Non è finita. C’è pure da dire che i dati di questo studio sono incoerenti con la ricerca internazionale e consolidata. Non solo: riguardano esclusivamente gli Usa e, per quanto si riferisca a 16 Stati, il numero effettivo di essi che raccolgono dati è ancora più basso. In ogni caso, questi dati riguardano solo due anni: il 2017 e il 2019. Infine, un’altra tesi che accompagna tale ricerca per confutare la portata del «contagio sociale» nell’ondata arcobaleno tra i giovani è che è impossibile che esso c’entri dato che l’identità transgender è qualcosa di soggetta a bullismo: chi quindi desidererebbe una identità che comporta stigma?
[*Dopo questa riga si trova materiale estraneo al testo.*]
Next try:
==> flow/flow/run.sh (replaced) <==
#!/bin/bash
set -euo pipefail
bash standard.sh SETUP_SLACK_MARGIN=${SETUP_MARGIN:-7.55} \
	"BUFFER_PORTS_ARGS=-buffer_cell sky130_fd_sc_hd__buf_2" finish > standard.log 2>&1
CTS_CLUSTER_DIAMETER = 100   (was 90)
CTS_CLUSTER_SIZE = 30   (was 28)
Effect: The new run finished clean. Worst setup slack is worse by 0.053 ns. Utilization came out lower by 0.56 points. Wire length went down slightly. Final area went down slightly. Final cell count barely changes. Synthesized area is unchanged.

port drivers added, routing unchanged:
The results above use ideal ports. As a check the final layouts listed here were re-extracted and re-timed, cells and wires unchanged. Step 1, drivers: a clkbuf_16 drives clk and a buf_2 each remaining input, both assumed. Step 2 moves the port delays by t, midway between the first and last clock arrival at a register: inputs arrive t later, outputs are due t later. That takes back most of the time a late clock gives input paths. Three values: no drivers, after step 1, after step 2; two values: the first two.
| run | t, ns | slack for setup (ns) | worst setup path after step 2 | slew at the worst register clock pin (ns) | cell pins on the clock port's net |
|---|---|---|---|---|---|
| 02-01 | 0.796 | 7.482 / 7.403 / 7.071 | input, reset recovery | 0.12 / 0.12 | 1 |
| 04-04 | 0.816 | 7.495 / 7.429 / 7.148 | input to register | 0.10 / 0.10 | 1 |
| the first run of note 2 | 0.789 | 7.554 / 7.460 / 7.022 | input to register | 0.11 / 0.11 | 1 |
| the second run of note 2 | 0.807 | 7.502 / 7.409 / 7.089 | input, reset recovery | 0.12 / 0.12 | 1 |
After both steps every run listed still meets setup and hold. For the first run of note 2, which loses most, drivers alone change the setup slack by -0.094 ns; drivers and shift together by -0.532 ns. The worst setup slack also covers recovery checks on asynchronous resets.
From an optimization exercise on the open Yosys and OpenROAD flow, aimed at small area and few clock cycles per item; shortcuts taken in it are not production practice. RTL that was checked went through simulation tests only; none was proved equivalent to the original. Power figures rest on the tool's default switching activity, not on a simulated workload.

Design bucketed_hash_set, start of the top module:
module bucketed_hash_set #(
    parameter int BUCKET_COUNT     = DEF_BUCKET_COUNT,
    parameter int SLOTS_PER_BUCKET = DEF_SLOTS_PER_BUCKET
) (
    input  logic      i_clk,
    input  logic      i_rst_n,
    input  logic             i_req_valid,
    output logic             o_req_ready,
    input  logic [CMD_W-1:0] i_req_command,
    input  logic [KEY_W-1:0] i_req_key,
    output logic             o_rsp_valid,
    input  logic             i_rsp_ready,
    output logic [STS_W-1:0] o_rsp_status
);
Size: roughly 5400 cells after synthesis, ~2400 flip-flops, about 41 I/O pins.
clock: 10.0 ns
lec_check: 0
cap_margin: 20
core_margin: 2
core_utilization: 40
cts_cluster_diameter: 70
cts_cluster_size: 32
slew_margin: 20
synth_hierarchical: 1
run.sh (not shown) runs the stock make flow with config.mk's settings and CLKGATE_MAP_FILE= SYNTH_SCRIPT=/design/flow/synth_recipe.tcl, a recipe that flattens the netlist after the stock synthesis.
Edit:
--- a/flow/config.mk
+++ b/flow/config.mk
@@ -10,4 +10,4 @@
 export CORE_UTILIZATION = 40
-export CTS_CLUSTER_DIAMETER = 70
-export CTS_CLUSTER_SIZE = 32
+export CTS_CLUSTER_DIAMETER = 60
+export CTS_CLUSTER_SIZE = 26
 export SLEW_MARGIN = 20
What happened: Clock skew fell by 0.0081 ns; sequential cell count is unchanged; worst setup slack loses 0.032 ns.
Function was not checked in any run of this note: the RTL went through the layout flow alone.

Setup of P:
Another version of the RTL of bucketed_hash_set (not shown whole).
Size in the first run: roughly 5,500 cells after synthesis, ~2,400 flip-flops, ~41 I/O pins, ~73,000 um^2 of cells after synthesis.
make LEC_CHECK=0 CAP_MARGIN=20 CORE_MARGIN=2 CORE_UTILIZATION=40 CTS_CLUSTER_DIAMETER=65 CTS_CLUSTER_SIZE=32 SLEW_MARGIN=20 finish   # period 10.0 ns
Testbench counts of P, summed over its fixed seeds: cycles 24,552, items 24,000.
Relative to P, the following input files were edited for Q:
--- a/flow/config.mk
+++ b/flow/config.mk
@@ -9,5 +9,6 @@
 export CORE_MARGIN = 2
-export CORE_UTILIZATION = 40
-export CTS_CLUSTER_DIAMETER = 65
-export CTS_CLUSTER_SIZE = 32
+export CORE_UTILIZATION = 55
+export CTS_CLUSTER_DIAMETER = 50
+export CTS_CLUSTER_SIZE = 30
+export PLACE_DENSITY = 0.7
 export SLEW_MARGIN = 20
## What came out
- Q vs. P: peak fanout along the critical path moved down; power per standard cell area now sits higher; register area was more or less identical.
- Lower final worst setup slack among P and Q: Q
- Number of standard cells after synthesis: P vs Q identical
The following lists how R was set up differently from Q:
--- a/flow/config.mk
+++ b/flow/config.mk
@@ -9,6 +9,3 @@
 export CORE_MARGIN = 2
-export CORE_UTILIZATION = 55
-export CTS_CLUSTER_DIAMETER = 50
-export CTS_CLUSTER_SIZE = 30
-export PLACE_DENSITY = 0.7
+export CORE_UTILIZATION = 40
 export SLEW_MARGIN = 20
Results
R -> Q: via count flat
Relative slew slack delta (R − Q): unfavourable
R: all stages complete, timing, DRC and antenna checks passed
Comparing Q and R, met2 global-route usage is higher on Q.
R vs Q: met2 wire length up in R
Global-route wire length before repair: R vs Q up about 6%
diff inputs: R => S
--- a/flow/config.mk
+++ b/flow/config.mk
@@ -10,2 +10,5 @@
 export CORE_UTILIZATION = 40
+export CTS_CLUSTER_DIAMETER = 70
+export CTS_CLUSTER_SIZE = 32
 export SLEW_MARGIN = 20
+export SYNTH_HIERARCHICAL = 1
## What came out
Taking R as the reference point, the clock-buffer cell count of S falls by about 60%.
Between R and S, the fraction of the mapped netlist area in adder cells does not differ in any meaningful way.
R has a lower relative contribution of sequential cells to total power than S.
Across both runs, core utilization of the finished layout was lower for S than for R.
The higher routed wire length came out of R.
S vs R — maximum fanout along the worst path dropped by more than 10%
R → S: maximum frequency -0.0065 GHz, total power of the final layout -7.9%, overflow left after global routing ~0 delta.
From R to S the numbers moved as follows: number of inverters outside the clock class in the layout increased by about 22% relative to the old numbers, first-pass GRT wire length went down by about 13%.
> inputs changed (S -> T)
--- a/flow/config.mk
+++ b/flow/config.mk
@@ -12,2 +12,3 @@
 export CTS_CLUSTER_SIZE = 32
+export PLACE_DENSITY = 0.75
 export SLEW_MARGIN = 20
## What came out
The lower global-route track usage on met1 came out of T. T vs. S: standard cell core area neither gained nor lost much; largest incremental delay on the critical path picked up an extra 290 ps. Sequential fraction of total cell area in T is 0.58 points above S. Compared with S, in T final total power shrank by about 2.3%, remaining global-route overflow was more or less identical, setup slack at placement did not really move.

== build 35 ==
bucketed_hash_set again, from the RTL that the note above started with.
## bucketed_hash_set
module bucketed_hash_set #(
    parameter int BUCKET_COUNT     = DEF_BUCKET_COUNT,
    parameter int SLOTS_PER_BUCKET = DEF_SLOTS_PER_BUCKET
) (
    input  logic      i_clk,
    input  logic      i_rst_n,
    input  logic             i_req_valid,
    output logic             o_req_ready,
    input  logic [CMD_W-1:0] i_req_command,
    input  logic [KEY_W-1:0] i_req_key,
    output logic             o_rsp_valid,
    input  logic             i_rsp_ready,
    output logic [STS_W-1:0] o_rsp_status
);
clock: 10.0 ns
lec_check: 0
cap_margin: 20
core_margin: 2
core_utilization: 40
cts_cluster_diameter: 70
cts_cluster_size: 32
place_density: 0.95
slew_margin: 20
synth_hierarchical: 1
Build 35 has completed all stages; timing, DRC and antenna checks passed.
Testbench counts of build 35, summed over its fixed seeds: cycles 24,552, items 24,000.
The following lists how build 69 was set up differently from build 35:
Settings: removing PLACE_DENSITY (formerly 0.95); changing CTS_CLUSTER_DIAMETER from 70 to 60; removing SYNTH_HIERARCHICAL (formerly 1); changing CTS_CLUSTER_SIZE from 32 to 26.
Notes after the runs:
Build 69 | status: complete | timing, DRC, antenna: pass
On build 69: share of final-layout standard cells stronger than drive strength 1 is 1.7 points lower than what build 35 gave.
Build 69 vs build 35 on routing usage on met2: build 69 is the higher one.
The number of filler instances in the final layout in build 69 is 1.11 times that in build 35.
~same top-level I/O count in build 35 and build 69
Relative to build 35, worst setup slack has gone up in build 69.
Cmp build 35 and build 69 / wire length of the first global-routing pass / lower: build 35
Summary of build 69 over build 35: clock power grew by 29%, cell count shows an increase of 425.
For build 73, these inputs were changed with respect to build 69:
Settings: an added SYNTH_HIERARCHICAL of 1.
==> notes.md <==
Final critical-path share of the clock period up 4.8 points in build 73 wrt build 69. Diff build 69 -> build 73 | post-route cell area | decrease of 0.0014 mm2. Sort build 73 and build 69 by total power asc -> top: build 69. [compare] base=build 69 new=build 73: count of filler cells inserted in the layout saw a decrease, well-tap cell count saw a decrease, instance area after placement moved down, clock network fraction of design power went down. Diff build 69 -> build 73: wire length down about 13%, worst hold slack down 0.0071 ns. In the reports for build 73 and build 69, the larger die width belongs to build 69. In build 73 relative to build 69, final net count had gone down by a few percent.
--- input diff build 73..build 33 ---
Settings: changing CTS_CLUSTER_SIZE from 26 to 32; setting PLACE_DENSITY to 0.88 for the first time; changing CTS_CLUSTER_DIAMETER from 60 to 70.
--- outcome ---
- Of the two values seen for slowest cell on the critical path, sky130_fd_sc_hd__nor4_1 was produced by build 33 and sky130_fd_sc_hd__edfxtp_1 by build 73.
- Between build 33 and build 73, the fraction of the mapped netlist area in simple logic gates figures differ only marginally.
- The final reports for build 33 and build 73 show maximum fanout count along the critical path higher in the former.
- Sort build 73 and build 33 by sequential share of layout area, ascending, and build 73 comes first.
- Between build 73 and build 33, the area of combinational cells with multiple inputs figures differ only marginally.
- In the final reports, the cell area of build 33 is smaller than that of build 73.
- Summary — core utilization, build 33 relative to build 73: lower, by 0.85 points.
- Build 73 reports its beginning of the critical path as r_sel[0]$_DFFE_PP_ while build 33 reports r_sel[5]$_DFFE_PP_.
- Build 73 → build 33: global-route usage went down 1.5 points; sequential power held; total design power went down about 4.6%.
For build 42, these inputs were changed with respect to build 33:
Settings: a change of CTS_CLUSTER_SIZE from 32 to 38; a change of CTS_CLUSTER_DIAMETER from 70 to 60.
Notes after the runs:
Build 42 closes out successfully: all stages finished, all timing, DRC and antenna checks passed.
Comparing build 33 and build 42, the higher aggregate routed wire length was measured on build 42.
From build 33 to build 42 the numbers moved as follows: fmax now smaller, global routing usage on met2 now larger, area of the core comparable, global-route wire length before repair now larger.
Comparing detailed-route vias per instance for build 33 and build 42, the bigger number came from build 42.
Compared with build 33, in build 42 final area went up 1.7%; via count increased 1.5%.

==> afterwards: timing with drivers on the ports <==
Ports are ideal in the flow. The routed layouts listed here were re-timed in OpenROAD.
Step 1 assumes that a clkbuf_16 drives the clock port and a buf_2 every other input.
Step 2 moves the port delays by t, midway between the first and last clock arrival at a register: inputs arrive t later, outputs are due t later. That takes back most of the time a late clock gives input paths.
Three values: no drivers, after step 1, after step 2; two values: the first two.
run | t (ns) | setup slack, ns | worst hold slack (ns)
the first run of note 1 | 0.861 | 1.269 / 1.187 / 1.922 | 0.314 / 0.314 / 0.314
the second run of note 1 | 0.878 | 1.237 / 1.157 / 1.932 | 0.320 / 0.320 / 0.320
P | 0.883 | 2.057 / 1.968 / 1.670 | 0.323 / 0.323 / 0.323
Q | 0.881 | 1.879 / 1.798 / 1.656 | 0.325 / 0.325 / 0.325
R | 0.948 | 2.040 / 1.952 / 1.663 | 0.317 / 0.317 / 0.317
S | 0.845 | 1.605 / 1.524 / 1.971 | 0.330 / 0.330 / 0.330
T | 0.815 | 1.846 / 1.778 / 1.906 | 0.320 / 0.320 / 0.320
build 35 | 0.795 | 1.432 / 1.350 / 1.745 | 0.337 / 0.337 / 0.337
build 69 | 0.903 | 2.086 / 1.992 / 1.673 | 0.336 / 0.336 / 0.336
build 73 | 0.858 | 1.608 / 1.531 / 1.976 | 0.329 / 0.329 / 0.329
build 33 | 0.802 | 1.855 / 1.773 / 1.774 | 0.333 / 0.333 / 0.333
build 42 | 0.855 | 1.639 / 1.558 / 1.709 | 0.295 / 0.295 / 0.295
After both steps setup and hold are still met in every run listed. The setup slack of build 69, which loses most, moves by -0.094 ns with the drivers and by -0.413 ns with both steps.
Anche qui, però, c’è un salto logico che porta a dimenticare parecchie cose.

Innanzitutto c’è da dire che il «contagio sociale» non implica affatto l’orientarsi, da chi ne viene coinvolto, verso condotte virtuose o che portino alla felicità. Questa è un’affermazione falsa inventata di sana pianta. In secondo luogo, c’è da dire che è la condizione difficile dei giovani con disforia di genere - che prescinde dal fatto che essi abbiano avviato o meno, concluso o meno un iter di transizione – che non di rado espone costoro al rischio di bullismo, a prescindere da tutto. Va in tale direzione un’indagine pubblicata sulla rivista Human Systems che ha scoperto, studiando 79 giovani di ambedue i sessi inviati ad una gender clinic, come - oltre a provenire spesso da famiglie divise – costoro sperimentano in oltre il 62% dei casi ansia o depressione, in oltre il 40% delle situazioni alti livelli di disagi, ideazione suicidaria e autolesionismo e in oltre il 35% di casi disturbi comportamentali.
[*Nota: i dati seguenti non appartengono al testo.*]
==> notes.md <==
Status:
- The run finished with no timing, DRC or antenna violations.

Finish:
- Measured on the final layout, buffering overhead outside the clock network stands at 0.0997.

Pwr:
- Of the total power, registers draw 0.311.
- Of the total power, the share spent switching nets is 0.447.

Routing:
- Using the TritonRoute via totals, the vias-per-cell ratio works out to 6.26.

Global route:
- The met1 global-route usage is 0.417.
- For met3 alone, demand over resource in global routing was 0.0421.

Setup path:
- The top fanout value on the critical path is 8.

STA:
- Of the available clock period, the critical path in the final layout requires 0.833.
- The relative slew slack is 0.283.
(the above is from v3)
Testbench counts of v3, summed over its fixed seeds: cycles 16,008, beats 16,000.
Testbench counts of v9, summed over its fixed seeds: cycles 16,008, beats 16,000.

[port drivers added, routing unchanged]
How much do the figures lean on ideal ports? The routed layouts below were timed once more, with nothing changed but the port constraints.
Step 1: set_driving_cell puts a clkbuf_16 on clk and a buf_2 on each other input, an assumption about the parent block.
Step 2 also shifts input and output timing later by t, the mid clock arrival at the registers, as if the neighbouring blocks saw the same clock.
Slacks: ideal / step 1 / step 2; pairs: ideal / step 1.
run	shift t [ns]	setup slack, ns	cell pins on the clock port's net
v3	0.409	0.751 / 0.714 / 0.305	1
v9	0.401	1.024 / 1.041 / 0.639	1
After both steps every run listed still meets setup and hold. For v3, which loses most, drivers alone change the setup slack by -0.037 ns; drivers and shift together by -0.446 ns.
From an optimization exercise on the open Yosys and OpenROAD flow, aimed at small area; shortcuts taken in it are not production practice. Only the layout flow was run in this run; the RTL was not checked for function there. Power is estimated from default activity; no workload was simulated.

--- flow/design.v ---
package dmem_pkg;
  localparam logic [31:0] PASS_ADDR = 32'd108;
  localparam logic [31:0] PASS_DATA = 32'hABCDE7D5;
endpackage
Morale, la ricerca uscita su Pediatrics in realtà non dimostra nulla. Quindi l’ipotesi che molto del fenomeno dei baby trans possa essere spiegabile in termini ambientali ed esterni continua a restare in piedi. Le testimonianze poi di tanti transgender “pentiti” - che dichiarano d’esser stati avviati troppo frettolosamente al «cambio di sesso», quando erano giovanissimi – la rende qualcosa in più di un’ipotesi. Perché le ricerche e le pubblicazioni si possono anche discutere e criticare, ovviamente; di fronte però a storie e sofferenze reali si può fare solo una cosa: prenderne atto ed avere rispetto. Senza censurarle solo perché politicamente scorrette.